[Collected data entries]
--- --- ---
Source: an optimization exercise on an open RTL-to-GDS flow (aim: small area, a short achievable clock period and few clock cycles per item). Production flows keep margins and buffers that such runs may drop. Only simulation tests tie the RTL to the original design; equivalence was not proved.

## flow/design.v (module list and top-level ports; edited modules follow where they fit)
// module fccm_booth: 16 lines
// module fccm_lane: 336 lines
// module fccm_sum1: 1198 lines
// module fccm_sum2: 451 lines
// module fccm_ctrl: 45 lines
// module fir_convolution_correlation_modes: 394 lines
module fir_convolution_correlation_modes (
  input  logic                                    clk_i,
  input  logic                                    rst_ni,
  input  logic                                    in_valid_i,
  output logic                                    in_ready_o,
  input  logic                                    cmd_i,
  input  logic [fccm_pkg::TAP_IDX_W-1:0]          tap_index_i,
  input  logic signed [fccm_pkg::SAMPLE_BITS-1:0] data_value_i,
  input  logic                                    end_of_block_i,
  output logic                                    out_valid_o,
  input  logic                                    out_ready_i,
  output logic signed [fccm_pkg::RES_BITS-1:0]    result_value_o,
  output logic                                    last_result_o,
  input  logic                                    cfg_valid_i,
  output logic                                    cfg_ready_o,
  input  logic [fccm_pkg::REG_IDX_W-1:0]          cfg_index_i,
  input  logic [fccm_pkg::CFG_W-1:0]              cfg_data_i
);
  // ...
==> flow/run.sh <==
#!/bin/bash
# synth_recipe.tcl (not shown) runs the flow's synth.tcl, then flattens the netlist and writes it again
# the make line also repeats each setting of config.mk as NAME=value (left out here)
make -C /OpenROAD-flow-scripts/flow DESIGN_CONFIG=/design/flow/config.mk WORK_HOME=/design/flow/orfs CLKGATE_MAP_FILE= SYNTH_SCRIPT=/design/flow/synth_recipe.tcl finish
==> flow/config.mk <==
export PLATFORM = sky130hd
export DESIGN_NAME = fir_convolution_correlation_modes
export DESIGN_NICKNAME = fir_convolution_correlation_modes
export VERILOG_FILES = /design/flow/design.v
export SDC_FILE = /design/flow/constraint.sdc
export NUM_CORES = 4
export LEC_CHECK = 0
export CAP_MARGIN = 20
export CORE_MARGIN = 2
export CORE_UTILIZATION = 40
export SETUP_SLACK_MARGIN = 4.5
export SLEW_MARGIN = 20
==> flow/constraint.sdc <==
create_clock -name core_clock -period 8.0 [get_ports {clk_i}]
set_input_delay 1.6000 -clock core_clock [delete_from_list [all_inputs] [get_ports {clk_i}]]
set_output_delay 1.6000 -clock core_clock [all_outputs]
set_load 0.01 [all_outputs]
==> flow_metrics.env, run 1 <==
export IMPL_status="no timing/DRC/antenna violations"
export IMPL_r2r_end="msk_q[2]$_DFF_PN0_"
export IMPL_busiest_layer="met2"
export IMPL_drc=0
export IMPL_min_from="r3_q$_DFF_P_"
export IMPL_fin_ws_ns=4.00
export IMPL_r2r_start="bnew_q$_DFF_PN1_"
export IMPL_port_buffers=79
export IMPL_start_kind="flip-flop"
export IMPL_synth_edf_count=1260
export IMPL_nets=12725
export IMPL_r2r_setup_slack_ns=4.00
export IMPL_r2r_cells=17
export IMPL_cts_sinks=2454
export IMPL_die_h_um=591
export IMPL_multi_input_area_sq_um=66800
export IMPL_wirelength_met1_mm=182
export IMPL_grt_total_usage_pct=27.3
export IMPL_required_ns=8.77
export IMPL_cp_num_buf_inv=2
export IMPL_grt_util_met1_pct=33.4
export IMPL_grt_antenna_before_repair=70
export IMPL_drt_wirelength_per_cell_um=30.1
export IMPL_postCtsSetupBuffers=15
export IMPL_grt_first_pass_wirelength_mm=690
export IMPL_met2_usage_pct=43.1
export IMPL_grt_max_degree=181
export IMPL_synth_top_family_by_area="adder cells"
export IMPL_syn_area_sq_um=138000
export IMPL_num_io_pins=80
export IMPL_die_area_sq_um=349000
export IMPL_ys_seq_area_share_pct=45.5
export IMPL_cp_arrival_ns=4.78
export IMPL_drtPass1Iterations=6
export IMPL_worst_path_max_delay_cell="dfstp_2"
export IMPL_synthAdderAreaFrac_pct=19.0
export IMPL_dp_hpwl_mm=362
export IMPL_slew_headroom_pct=21.0
export IMPL_finalSetupTns_ns=0
Testbench counts, summed over its fixed seeds: cycles 12,376, results 3,895.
--- --- ---
■ **WHAT THE TASK REQUIRES**
Without leaving anything out, output all of the data above exactly.

■ **WRITTEN RESPONSE**
Source: an optimization exercise on an open RTL-to-GDS flow (aim: small area, a short achievable clock period and few clock cycles per item). Production flows keep margins and buffers that such runs may drop. Only simulation tests tie the RTL to the original design; equivalence was not proved.

## flow/design.v (module list and top-level ports; edited modules follow where they fit)
// module fccm_booth: 16 lines
// module fccm_lane: 336 lines
// module fccm_sum1: 1198 lines
// module fccm_sum2: 451 lines
// module fccm_ctrl: 45 lines
// module fir_convolution_correlation_modes: 394 lines
module fir_convolution_correlation_modes (
  input  logic                                    clk_i,
  input  logic                                    rst_ni,
  input  logic                                    in_valid_i,
  output logic                                    in_ready_o,
  input  logic                                    cmd_i,
  input  logic [fccm_pkg::TAP_IDX_W-1:0]          tap_index_i,
  input  logic signed [fccm_pkg::SAMPLE_BITS-1:0] data_value_i,
  input  logic                                    end_of_block_i,
  output logic                                    out_valid_o,
  input  logic                                    out_ready_i,
  output logic signed [fccm_pkg::RES_BITS-1:0]    result_value_o,
  output logic                                    last_result_o,
  input  logic                                    cfg_valid_i,
  output logic                                    cfg_ready_o,
  input  logic [fccm_pkg::REG_IDX_W-1:0]          cfg_index_i,
  input  logic [fccm_pkg::CFG_W-1:0]              cfg_data_i
);
  // ...
==> flow/run.sh <==
#!/bin/bash
# synth_recipe.tcl (not shown) runs the flow's synth.tcl, then flattens the netlist and writes it again
# the make line also repeats each setting of config.mk as NAME=value (left out here)
make -C /OpenROAD-flow-scripts/flow DESIGN_CONFIG=/design/flow/config.mk WORK_HOME=/design/flow/orfs CLKGATE_MAP_FILE= SYNTH_SCRIPT=/design/flow/synth_recipe.tcl finish
==> flow/config.mk <==
export PLATFORM = sky130hd
export DESIGN_NAME = fir_convolution_correlation_modes
export DESIGN_NICKNAME = fir_convolution_correlation_modes
export VERILOG_FILES = /design/flow/design.v
export SDC_FILE = /design/flow/constraint.sdc
export NUM_CORES = 4
export LEC_CHECK = 0
export CAP_MARGIN = 20
export CORE_MARGIN = 2
export CORE_UTILIZATION = 40
export SETUP_SLACK_MARGIN = 4.5
export SLEW_MARGIN = 20
==> flow/constraint.sdc <==
create_clock -name core_clock -period 8.0 [get_ports {clk_i}]
set_input_delay 1.6000 -clock core_clock [delete_from_list [all_inputs] [get_ports {clk_i}]]
set_output_delay 1.6000 -clock core_clock [all_outputs]
set_load 0.01 [all_outputs]
==> flow_metrics.env, run 1 <==
export IMPL_status="no timing/DRC/antenna violations"
export IMPL_r2r_end="msk_q[2]$_DFF_PN0_"
export IMPL_busiest_layer="met2"
export IMPL_drc=0
export IMPL_min_from="r3_q$_DFF_P_"
export IMPL_fin_ws_ns=4.00
export IMPL_r2r_start="bnew_q$_DFF_PN1_"
export IMPL_port_buffers=79
export IMPL_start_kind="flip-flop"
export IMPL_synth_edf_count=1260
export IMPL_nets=12725
export IMPL_r2r_setup_slack_ns=4.00
export IMPL_r2r_cells=17
export IMPL_cts_sinks=2454
export IMPL_die_h_um=591
export IMPL_multi_input_area_sq_um=66800
export IMPL_wirelength_met1_mm=182
export IMPL_grt_total_usage_pct=27.3
export IMPL_required_ns=8.77
export IMPL_cp_num_buf_inv=2
export IMPL_grt_util_met1_pct=33.4
export IMPL_grt_antenna_before_repair=70
export IMPL_drt_wirelength_per_cell_um=30.1
export IMPL_postCtsSetupBuffers=15
export IMPL_grt_first_pass_wirelength_mm=690
export IMPL_met2_usage_pct=43.1
export IMPL_grt_max_degree=181
export IMPL_synth_top_family_by_area="adder cells"
export IMPL_syn_area_sq_um=138000
export IMPL_num_io_pins=80
export IMPL_die_area_sq_um=349000
export IMPL_ys_seq_area_share_pct=45.5
export IMPL_cp_arrival_ns=4.78
export IMPL_drtPass1Iterations=6
export IMPL_worst_path_max_delay_cell="dfstp_2"
export IMPL_synthAdderAreaFrac_pct=19.0
export IMPL_dp_hpwl_mm=362
export IMPL_slew_headroom_pct=21.0
export IMPL_finalSetupTns_ns=0
Testbench counts, summed over its fixed seeds: cycles 12,376, results 3,895.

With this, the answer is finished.